PROBLEM DESCRIPTION: Nothing below is to be printed except the lines between the line holding "- MAX_ROUTING_LAYER: met4 -> unset" and the line holding "- clock period: 8.37", inclusive, each exactly as it appears.

Records from a data collection:
● ● ● ● ● ● ●

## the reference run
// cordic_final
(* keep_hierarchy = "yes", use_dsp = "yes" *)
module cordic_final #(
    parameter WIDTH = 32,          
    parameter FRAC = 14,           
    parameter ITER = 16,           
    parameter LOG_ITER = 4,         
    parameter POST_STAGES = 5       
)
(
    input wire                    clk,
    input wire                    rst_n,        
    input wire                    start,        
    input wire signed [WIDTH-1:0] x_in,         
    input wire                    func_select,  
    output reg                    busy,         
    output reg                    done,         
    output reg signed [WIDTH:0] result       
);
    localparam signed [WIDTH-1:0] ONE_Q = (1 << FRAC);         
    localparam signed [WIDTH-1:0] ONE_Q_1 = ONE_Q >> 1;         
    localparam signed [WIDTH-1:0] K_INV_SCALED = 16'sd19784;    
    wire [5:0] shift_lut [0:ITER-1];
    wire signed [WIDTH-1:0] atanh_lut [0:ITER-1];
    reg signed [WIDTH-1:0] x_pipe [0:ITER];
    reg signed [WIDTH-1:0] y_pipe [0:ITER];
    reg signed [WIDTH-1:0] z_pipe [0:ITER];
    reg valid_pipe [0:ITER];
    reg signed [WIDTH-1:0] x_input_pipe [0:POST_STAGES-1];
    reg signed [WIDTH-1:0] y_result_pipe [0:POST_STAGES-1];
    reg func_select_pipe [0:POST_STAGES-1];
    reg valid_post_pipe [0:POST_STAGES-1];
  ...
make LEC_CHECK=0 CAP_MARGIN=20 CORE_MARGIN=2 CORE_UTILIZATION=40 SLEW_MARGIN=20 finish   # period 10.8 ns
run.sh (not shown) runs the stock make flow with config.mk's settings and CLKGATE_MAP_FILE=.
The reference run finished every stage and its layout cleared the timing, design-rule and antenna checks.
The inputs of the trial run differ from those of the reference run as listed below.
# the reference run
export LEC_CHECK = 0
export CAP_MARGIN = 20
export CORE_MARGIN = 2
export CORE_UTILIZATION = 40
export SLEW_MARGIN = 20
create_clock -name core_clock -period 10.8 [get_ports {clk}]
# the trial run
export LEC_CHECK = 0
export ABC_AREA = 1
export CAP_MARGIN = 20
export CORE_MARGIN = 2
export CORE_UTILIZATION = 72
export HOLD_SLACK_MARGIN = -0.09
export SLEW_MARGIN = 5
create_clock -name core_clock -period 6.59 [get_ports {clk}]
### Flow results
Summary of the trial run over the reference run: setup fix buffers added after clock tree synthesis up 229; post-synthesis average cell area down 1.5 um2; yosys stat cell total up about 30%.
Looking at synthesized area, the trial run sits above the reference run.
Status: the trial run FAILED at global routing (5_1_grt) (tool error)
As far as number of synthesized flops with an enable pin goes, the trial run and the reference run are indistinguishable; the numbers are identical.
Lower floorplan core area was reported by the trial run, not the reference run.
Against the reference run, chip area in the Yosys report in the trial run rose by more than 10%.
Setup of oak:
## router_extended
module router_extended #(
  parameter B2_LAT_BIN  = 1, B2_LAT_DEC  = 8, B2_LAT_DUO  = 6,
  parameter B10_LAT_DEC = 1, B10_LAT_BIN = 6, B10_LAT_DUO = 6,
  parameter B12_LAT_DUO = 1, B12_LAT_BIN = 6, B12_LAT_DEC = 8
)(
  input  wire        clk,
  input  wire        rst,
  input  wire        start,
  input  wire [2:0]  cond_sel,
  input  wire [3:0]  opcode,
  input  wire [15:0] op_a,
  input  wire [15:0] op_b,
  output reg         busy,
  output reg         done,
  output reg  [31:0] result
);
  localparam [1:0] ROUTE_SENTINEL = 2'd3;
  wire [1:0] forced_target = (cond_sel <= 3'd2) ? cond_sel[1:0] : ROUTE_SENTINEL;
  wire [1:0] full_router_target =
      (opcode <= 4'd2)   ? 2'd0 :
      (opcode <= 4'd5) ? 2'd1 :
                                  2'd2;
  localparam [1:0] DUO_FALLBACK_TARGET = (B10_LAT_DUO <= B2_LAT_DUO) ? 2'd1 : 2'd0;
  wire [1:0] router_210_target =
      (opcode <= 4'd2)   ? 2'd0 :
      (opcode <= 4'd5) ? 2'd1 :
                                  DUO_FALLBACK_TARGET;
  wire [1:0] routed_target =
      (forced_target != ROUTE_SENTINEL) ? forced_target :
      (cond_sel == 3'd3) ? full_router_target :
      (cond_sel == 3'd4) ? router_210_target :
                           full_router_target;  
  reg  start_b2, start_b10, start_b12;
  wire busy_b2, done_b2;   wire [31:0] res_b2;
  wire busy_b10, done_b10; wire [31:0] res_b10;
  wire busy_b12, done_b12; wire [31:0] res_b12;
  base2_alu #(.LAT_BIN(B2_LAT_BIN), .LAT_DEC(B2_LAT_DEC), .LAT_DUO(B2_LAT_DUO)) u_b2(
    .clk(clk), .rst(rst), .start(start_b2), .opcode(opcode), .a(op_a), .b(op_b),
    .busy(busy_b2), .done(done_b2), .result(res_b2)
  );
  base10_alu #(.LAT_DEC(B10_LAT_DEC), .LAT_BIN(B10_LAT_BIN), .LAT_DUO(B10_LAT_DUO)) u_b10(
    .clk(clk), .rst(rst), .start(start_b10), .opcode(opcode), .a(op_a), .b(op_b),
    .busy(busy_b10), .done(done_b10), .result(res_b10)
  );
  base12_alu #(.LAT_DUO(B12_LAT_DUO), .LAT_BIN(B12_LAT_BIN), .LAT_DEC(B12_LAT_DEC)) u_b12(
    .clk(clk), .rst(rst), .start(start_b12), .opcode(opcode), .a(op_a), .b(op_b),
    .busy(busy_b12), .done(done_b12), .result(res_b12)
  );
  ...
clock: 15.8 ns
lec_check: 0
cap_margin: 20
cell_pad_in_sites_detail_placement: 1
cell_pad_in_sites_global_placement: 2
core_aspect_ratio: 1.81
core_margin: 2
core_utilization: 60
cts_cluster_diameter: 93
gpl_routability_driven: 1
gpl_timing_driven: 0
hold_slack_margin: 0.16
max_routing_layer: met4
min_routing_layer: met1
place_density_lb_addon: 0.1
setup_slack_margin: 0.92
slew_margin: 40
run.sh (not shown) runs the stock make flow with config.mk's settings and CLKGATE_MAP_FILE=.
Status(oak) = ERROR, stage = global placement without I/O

● ● ● ● ● ● ●

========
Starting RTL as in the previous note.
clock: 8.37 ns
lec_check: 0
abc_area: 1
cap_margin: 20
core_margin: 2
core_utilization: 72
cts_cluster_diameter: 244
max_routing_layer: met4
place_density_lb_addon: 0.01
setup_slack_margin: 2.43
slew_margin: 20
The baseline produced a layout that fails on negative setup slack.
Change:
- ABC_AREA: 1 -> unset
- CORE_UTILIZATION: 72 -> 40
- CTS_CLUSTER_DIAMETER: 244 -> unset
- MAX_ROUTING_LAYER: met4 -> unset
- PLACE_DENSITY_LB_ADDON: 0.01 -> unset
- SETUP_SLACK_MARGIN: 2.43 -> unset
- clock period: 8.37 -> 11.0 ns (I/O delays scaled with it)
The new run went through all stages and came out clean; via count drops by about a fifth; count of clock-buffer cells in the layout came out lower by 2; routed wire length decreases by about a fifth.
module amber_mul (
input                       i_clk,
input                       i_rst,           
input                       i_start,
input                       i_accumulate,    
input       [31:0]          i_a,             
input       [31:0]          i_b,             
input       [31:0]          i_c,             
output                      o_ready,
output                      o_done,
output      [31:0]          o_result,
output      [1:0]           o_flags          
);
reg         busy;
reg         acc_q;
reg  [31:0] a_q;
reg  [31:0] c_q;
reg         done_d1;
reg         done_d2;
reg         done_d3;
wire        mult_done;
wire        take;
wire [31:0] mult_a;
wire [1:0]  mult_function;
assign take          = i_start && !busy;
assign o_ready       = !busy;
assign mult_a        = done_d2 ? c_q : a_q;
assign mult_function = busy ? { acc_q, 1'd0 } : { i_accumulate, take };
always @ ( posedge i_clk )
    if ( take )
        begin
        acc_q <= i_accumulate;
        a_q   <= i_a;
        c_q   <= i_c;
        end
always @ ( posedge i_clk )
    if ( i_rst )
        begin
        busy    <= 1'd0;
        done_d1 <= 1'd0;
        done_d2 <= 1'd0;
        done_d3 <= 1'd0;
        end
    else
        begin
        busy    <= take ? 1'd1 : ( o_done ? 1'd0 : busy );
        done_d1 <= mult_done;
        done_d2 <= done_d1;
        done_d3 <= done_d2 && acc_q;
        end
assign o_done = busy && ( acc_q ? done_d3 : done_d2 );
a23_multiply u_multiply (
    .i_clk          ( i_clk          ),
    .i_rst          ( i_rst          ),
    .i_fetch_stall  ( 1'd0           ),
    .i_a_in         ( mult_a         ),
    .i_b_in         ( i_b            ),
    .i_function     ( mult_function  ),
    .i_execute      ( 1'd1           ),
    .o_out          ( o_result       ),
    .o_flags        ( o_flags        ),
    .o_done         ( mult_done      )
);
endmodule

● ● ● ● ● ● ●

SOLUTION BELOW:
- MAX_ROUTING_LAYER: met4 -> unset
- PLACE_DENSITY_LB_ADDON: 0.01 -> unset
- SETUP_SLACK_MARGIN: 2.43 -> unset
- clock period: 8.37 -> 11.0 ns (I/O delays scaled with it)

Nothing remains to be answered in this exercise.